Some of the lines below need repeating. Reproduce exactly those between the lines holding "Clock [mW] |" and "dfxtp_1 730, mux4_2", inclusive.

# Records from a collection
* * * * *

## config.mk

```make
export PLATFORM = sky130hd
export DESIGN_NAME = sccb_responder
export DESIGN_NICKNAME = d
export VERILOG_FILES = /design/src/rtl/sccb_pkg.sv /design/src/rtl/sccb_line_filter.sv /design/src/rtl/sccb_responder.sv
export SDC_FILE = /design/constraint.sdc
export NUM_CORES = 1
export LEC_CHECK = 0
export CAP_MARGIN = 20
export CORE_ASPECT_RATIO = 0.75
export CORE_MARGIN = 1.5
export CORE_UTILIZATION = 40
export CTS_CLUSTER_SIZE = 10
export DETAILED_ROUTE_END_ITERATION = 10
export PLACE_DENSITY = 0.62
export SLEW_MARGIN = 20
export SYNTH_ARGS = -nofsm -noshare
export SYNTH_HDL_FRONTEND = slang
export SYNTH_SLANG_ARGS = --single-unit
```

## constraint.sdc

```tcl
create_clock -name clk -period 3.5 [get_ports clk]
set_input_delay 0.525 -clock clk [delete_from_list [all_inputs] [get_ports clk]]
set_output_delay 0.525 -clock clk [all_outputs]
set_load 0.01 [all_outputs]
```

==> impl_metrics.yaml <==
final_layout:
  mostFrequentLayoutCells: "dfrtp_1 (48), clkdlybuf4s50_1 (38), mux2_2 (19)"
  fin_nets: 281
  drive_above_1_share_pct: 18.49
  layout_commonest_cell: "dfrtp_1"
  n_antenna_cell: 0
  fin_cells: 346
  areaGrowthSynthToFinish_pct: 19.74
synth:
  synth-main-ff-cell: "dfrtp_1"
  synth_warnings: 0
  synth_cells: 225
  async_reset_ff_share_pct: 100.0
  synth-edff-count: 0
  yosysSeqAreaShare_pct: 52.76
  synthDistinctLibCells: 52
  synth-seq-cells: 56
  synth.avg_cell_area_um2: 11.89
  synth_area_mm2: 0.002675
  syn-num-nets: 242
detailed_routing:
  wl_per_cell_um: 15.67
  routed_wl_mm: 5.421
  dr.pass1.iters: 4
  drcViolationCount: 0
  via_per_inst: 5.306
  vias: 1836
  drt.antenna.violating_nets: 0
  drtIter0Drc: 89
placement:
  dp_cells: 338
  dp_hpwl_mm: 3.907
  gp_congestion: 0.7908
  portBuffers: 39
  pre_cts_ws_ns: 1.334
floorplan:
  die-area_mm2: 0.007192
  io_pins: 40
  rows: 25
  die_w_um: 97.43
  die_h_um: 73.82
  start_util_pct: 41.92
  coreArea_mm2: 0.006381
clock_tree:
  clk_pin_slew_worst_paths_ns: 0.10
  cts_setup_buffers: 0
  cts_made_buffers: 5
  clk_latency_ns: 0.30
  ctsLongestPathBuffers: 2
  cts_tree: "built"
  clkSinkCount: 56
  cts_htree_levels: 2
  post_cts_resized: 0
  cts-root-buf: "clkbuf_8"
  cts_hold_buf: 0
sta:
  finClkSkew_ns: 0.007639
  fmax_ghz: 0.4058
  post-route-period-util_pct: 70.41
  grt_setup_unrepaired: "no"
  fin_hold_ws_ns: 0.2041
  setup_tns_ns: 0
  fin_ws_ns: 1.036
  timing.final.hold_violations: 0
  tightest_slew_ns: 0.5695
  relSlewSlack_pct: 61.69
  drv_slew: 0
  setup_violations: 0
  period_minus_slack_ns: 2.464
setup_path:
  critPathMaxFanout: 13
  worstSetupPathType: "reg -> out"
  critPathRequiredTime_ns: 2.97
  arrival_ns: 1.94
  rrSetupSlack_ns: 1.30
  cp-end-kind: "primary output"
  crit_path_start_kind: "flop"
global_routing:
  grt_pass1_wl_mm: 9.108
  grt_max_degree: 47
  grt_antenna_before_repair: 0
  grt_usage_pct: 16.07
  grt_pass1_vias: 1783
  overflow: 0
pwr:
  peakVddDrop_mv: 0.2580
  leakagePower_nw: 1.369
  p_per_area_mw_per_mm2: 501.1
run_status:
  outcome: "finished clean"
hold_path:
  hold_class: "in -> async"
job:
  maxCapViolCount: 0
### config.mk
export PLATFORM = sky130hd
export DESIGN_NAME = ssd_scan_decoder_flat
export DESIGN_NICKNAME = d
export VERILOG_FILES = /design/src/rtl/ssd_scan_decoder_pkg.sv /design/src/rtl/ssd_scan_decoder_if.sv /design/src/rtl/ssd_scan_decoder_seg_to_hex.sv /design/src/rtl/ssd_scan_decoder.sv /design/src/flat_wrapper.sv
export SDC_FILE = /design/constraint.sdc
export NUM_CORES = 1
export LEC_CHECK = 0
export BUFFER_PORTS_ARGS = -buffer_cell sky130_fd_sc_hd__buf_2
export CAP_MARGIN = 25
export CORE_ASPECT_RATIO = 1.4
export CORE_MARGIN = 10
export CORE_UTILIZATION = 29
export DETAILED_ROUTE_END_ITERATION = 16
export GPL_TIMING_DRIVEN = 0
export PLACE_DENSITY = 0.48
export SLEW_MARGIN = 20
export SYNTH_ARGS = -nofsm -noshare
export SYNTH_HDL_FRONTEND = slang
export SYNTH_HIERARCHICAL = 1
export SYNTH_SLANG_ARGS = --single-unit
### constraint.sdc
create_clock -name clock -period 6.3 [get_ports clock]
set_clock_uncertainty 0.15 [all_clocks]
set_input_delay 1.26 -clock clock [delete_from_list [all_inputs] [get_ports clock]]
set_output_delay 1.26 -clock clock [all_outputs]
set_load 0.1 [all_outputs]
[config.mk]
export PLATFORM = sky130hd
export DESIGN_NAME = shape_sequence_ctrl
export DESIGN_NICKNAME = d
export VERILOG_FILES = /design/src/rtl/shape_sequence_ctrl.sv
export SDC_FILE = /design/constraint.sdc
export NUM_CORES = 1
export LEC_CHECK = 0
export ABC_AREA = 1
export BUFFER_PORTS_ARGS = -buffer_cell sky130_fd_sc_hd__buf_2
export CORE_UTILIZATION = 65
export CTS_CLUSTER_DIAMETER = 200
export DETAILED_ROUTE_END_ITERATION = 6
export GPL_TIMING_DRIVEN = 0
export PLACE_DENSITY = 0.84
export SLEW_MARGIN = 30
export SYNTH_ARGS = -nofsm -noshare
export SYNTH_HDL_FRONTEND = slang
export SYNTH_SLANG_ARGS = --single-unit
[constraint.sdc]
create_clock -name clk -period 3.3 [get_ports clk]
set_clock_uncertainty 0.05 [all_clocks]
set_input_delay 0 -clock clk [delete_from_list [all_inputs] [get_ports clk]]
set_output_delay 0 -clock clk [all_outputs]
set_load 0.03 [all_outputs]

* * * * *

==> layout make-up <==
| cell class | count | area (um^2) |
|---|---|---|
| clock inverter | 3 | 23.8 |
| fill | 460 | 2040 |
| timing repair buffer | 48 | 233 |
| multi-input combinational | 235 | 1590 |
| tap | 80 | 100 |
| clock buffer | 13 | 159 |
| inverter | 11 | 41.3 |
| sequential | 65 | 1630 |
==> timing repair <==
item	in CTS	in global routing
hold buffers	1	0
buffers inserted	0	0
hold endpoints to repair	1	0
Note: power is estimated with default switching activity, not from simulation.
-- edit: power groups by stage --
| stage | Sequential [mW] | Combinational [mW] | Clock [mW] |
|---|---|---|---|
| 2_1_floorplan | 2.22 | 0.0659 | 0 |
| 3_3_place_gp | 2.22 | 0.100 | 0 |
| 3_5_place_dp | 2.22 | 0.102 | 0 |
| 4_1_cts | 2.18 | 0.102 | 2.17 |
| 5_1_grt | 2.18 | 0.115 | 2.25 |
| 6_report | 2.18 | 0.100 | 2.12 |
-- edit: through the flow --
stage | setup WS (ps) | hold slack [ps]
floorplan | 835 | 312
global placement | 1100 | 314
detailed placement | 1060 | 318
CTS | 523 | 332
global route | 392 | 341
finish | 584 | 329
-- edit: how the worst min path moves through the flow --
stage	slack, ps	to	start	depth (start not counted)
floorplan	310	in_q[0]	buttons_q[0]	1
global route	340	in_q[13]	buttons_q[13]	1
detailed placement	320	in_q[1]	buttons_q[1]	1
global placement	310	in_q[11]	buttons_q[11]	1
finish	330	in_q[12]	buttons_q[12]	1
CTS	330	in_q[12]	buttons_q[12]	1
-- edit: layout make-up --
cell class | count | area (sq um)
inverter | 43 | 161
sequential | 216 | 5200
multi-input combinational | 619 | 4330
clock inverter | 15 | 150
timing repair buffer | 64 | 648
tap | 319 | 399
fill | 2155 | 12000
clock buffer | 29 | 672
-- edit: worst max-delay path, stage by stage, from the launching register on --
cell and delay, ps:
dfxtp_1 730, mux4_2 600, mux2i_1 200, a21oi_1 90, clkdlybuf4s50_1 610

* * * * *

# Solution
| stage | Sequential [mW] | Combinational [mW] | Clock [mW] |
|---|---|---|---|
| 2_1_floorplan | 2.22 | 0.0659 | 0 |
| 3_3_place_gp | 2.22 | 0.100 | 0 |
| 3_5_place_dp | 2.22 | 0.102 | 0 |
| 4_1_cts | 2.18 | 0.102 | 2.17 |
| 5_1_grt | 2.18 | 0.115 | 2.25 |
| 6_report | 2.18 | 0.100 | 2.12 |
-- edit: through the flow --
stage | setup WS (ps) | hold slack [ps]
floorplan | 835 | 312
global placement | 1100 | 314
detailed placement | 1060 | 318
CTS | 523 | 332
global route | 392 | 341
finish | 584 | 329
-- edit: how the worst min path moves through the flow --
stage	slack, ps	to	start	depth (start not counted)
floorplan	310	in_q[0]	buttons_q[0]	1
global route	340	in_q[13]	buttons_q[13]	1
detailed placement	320	in_q[1]	buttons_q[1]	1
global placement	310	in_q[11]	buttons_q[11]	1
finish	330	in_q[12]	buttons_q[12]	1
CTS	330	in_q[12]	buttons_q[12]	1
-- edit: layout make-up --
cell class | count | area (sq um)
inverter | 43 | 161
sequential | 216 | 5200
multi-input combinational | 619 | 4330
clock inverter | 15 | 150
timing repair buffer | 64 | 648
tap | 319 | 399
fill | 2155 | 12000
clock buffer | 29 | 672
-- edit: worst max-delay path, stage by stage, from the launching register on --
cell and delay, ps:
dfxtp_1 730, mux4_2 600, mux2i_1 200, a21oi_1 90, clkdlybuf4s50_1 610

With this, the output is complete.